PROBLEM REQUIREMENTS> Look through the material below. Return exactly the lines from the one with "if (bit_cnt_ff == BW'(1))" through the one with "sitoa_pkg::ST_EMIT: begin", both included.

RECORDED DATA>
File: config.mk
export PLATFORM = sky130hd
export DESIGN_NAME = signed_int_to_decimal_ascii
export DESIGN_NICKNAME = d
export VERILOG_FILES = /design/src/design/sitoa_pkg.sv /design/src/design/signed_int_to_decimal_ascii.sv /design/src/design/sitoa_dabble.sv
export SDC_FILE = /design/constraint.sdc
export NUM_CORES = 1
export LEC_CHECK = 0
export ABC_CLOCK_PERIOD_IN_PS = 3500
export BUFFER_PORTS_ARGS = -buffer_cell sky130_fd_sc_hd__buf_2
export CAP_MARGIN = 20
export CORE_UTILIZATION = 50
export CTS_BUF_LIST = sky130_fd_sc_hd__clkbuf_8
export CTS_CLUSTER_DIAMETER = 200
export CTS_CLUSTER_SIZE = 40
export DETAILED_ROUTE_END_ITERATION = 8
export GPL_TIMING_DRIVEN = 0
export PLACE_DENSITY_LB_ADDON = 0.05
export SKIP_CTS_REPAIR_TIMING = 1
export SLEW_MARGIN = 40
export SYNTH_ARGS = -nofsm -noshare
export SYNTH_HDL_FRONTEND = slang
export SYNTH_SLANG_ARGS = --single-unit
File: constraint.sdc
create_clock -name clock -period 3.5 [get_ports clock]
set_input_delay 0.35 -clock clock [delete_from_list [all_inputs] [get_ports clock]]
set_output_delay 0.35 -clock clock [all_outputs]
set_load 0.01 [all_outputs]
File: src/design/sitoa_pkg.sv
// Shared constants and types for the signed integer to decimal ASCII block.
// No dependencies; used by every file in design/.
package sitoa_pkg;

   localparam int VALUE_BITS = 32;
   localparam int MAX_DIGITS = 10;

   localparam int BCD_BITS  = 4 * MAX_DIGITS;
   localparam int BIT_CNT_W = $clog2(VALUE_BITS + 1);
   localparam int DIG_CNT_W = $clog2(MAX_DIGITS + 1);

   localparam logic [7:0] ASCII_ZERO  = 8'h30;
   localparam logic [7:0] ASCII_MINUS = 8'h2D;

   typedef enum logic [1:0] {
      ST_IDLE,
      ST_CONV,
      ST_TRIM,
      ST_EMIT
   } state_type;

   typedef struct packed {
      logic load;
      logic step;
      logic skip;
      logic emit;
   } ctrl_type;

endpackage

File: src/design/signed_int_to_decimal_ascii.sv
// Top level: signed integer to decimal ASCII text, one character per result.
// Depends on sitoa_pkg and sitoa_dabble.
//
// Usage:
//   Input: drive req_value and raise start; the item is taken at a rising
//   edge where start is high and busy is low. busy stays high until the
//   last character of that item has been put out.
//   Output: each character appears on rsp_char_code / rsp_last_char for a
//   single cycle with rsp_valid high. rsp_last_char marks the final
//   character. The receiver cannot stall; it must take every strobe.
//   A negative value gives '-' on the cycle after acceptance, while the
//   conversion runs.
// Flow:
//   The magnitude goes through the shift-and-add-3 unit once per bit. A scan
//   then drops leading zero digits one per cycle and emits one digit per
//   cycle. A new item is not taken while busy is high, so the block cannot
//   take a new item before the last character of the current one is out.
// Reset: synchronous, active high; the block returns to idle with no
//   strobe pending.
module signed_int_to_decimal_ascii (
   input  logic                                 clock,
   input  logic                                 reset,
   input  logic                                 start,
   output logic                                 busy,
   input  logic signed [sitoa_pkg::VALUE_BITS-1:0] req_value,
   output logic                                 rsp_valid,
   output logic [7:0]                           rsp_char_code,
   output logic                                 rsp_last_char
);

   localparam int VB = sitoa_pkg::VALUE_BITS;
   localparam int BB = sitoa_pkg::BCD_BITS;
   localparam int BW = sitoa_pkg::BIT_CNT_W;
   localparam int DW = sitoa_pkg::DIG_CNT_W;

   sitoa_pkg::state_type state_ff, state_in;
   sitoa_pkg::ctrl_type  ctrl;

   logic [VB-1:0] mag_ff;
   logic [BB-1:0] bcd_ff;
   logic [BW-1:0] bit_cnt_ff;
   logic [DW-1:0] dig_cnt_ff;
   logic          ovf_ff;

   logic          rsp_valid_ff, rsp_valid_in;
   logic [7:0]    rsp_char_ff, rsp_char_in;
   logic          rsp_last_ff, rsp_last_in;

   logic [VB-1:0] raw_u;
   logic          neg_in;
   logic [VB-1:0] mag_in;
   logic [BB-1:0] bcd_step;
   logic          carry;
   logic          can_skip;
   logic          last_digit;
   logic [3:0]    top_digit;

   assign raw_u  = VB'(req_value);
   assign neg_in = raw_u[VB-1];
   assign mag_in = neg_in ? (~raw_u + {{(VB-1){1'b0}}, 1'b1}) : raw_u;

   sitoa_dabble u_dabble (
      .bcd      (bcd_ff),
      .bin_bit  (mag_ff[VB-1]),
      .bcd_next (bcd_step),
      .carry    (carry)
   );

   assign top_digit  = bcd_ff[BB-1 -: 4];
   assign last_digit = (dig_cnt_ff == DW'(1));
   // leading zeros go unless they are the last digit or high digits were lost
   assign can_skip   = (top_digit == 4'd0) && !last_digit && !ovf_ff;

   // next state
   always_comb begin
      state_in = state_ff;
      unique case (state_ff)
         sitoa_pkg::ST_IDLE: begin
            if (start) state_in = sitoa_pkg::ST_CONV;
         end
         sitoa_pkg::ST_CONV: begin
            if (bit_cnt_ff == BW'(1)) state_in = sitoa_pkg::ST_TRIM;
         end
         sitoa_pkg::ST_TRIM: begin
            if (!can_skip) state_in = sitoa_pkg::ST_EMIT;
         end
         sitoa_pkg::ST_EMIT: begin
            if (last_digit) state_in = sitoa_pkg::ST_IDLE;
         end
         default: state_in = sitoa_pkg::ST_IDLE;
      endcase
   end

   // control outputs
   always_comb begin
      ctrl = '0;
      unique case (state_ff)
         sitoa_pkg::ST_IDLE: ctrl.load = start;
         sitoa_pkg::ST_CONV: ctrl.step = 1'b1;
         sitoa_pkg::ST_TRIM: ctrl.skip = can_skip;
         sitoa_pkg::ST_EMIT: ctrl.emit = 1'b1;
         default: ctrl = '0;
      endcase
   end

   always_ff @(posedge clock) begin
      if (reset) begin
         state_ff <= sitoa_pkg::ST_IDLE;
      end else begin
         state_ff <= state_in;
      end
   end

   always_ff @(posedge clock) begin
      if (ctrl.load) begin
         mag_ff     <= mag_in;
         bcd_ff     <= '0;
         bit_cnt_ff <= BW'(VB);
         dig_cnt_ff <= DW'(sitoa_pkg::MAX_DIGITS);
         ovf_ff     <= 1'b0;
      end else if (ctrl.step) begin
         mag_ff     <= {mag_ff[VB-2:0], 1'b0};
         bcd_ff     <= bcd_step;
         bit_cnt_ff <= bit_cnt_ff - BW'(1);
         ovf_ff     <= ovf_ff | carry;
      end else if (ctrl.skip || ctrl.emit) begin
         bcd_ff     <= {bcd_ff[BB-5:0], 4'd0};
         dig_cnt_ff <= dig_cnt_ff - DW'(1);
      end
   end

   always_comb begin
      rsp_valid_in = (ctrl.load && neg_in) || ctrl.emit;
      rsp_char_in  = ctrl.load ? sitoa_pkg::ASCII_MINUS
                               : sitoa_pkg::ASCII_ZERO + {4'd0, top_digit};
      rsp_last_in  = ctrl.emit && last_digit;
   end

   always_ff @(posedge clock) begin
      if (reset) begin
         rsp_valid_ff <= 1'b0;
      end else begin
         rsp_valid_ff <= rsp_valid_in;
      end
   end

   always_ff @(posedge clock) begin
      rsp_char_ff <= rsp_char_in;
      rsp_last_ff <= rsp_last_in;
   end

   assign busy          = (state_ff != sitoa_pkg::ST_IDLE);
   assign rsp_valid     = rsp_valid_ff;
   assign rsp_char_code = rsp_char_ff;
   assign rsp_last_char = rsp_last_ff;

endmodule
* * *
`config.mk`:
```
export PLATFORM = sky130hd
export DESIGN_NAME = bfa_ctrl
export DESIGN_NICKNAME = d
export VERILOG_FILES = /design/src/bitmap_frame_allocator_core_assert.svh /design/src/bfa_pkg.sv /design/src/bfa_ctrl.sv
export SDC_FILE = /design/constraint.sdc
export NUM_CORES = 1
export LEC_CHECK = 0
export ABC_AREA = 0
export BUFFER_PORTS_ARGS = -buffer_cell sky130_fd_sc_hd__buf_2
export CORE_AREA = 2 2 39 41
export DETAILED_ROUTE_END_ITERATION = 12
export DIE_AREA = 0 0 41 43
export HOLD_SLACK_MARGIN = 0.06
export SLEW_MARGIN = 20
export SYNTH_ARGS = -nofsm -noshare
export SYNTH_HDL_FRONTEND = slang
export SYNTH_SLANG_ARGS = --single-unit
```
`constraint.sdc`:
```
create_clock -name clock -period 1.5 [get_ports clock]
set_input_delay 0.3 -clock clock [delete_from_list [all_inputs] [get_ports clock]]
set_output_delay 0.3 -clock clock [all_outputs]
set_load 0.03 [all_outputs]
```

ANSWER SPACE>
            if (bit_cnt_ff == BW'(1)) state_in = sitoa_pkg::ST_TRIM;
         end
         sitoa_pkg::ST_TRIM: begin
            if (!can_skip) state_in = sitoa_pkg::ST_EMIT;
         end
         sitoa_pkg::ST_EMIT: begin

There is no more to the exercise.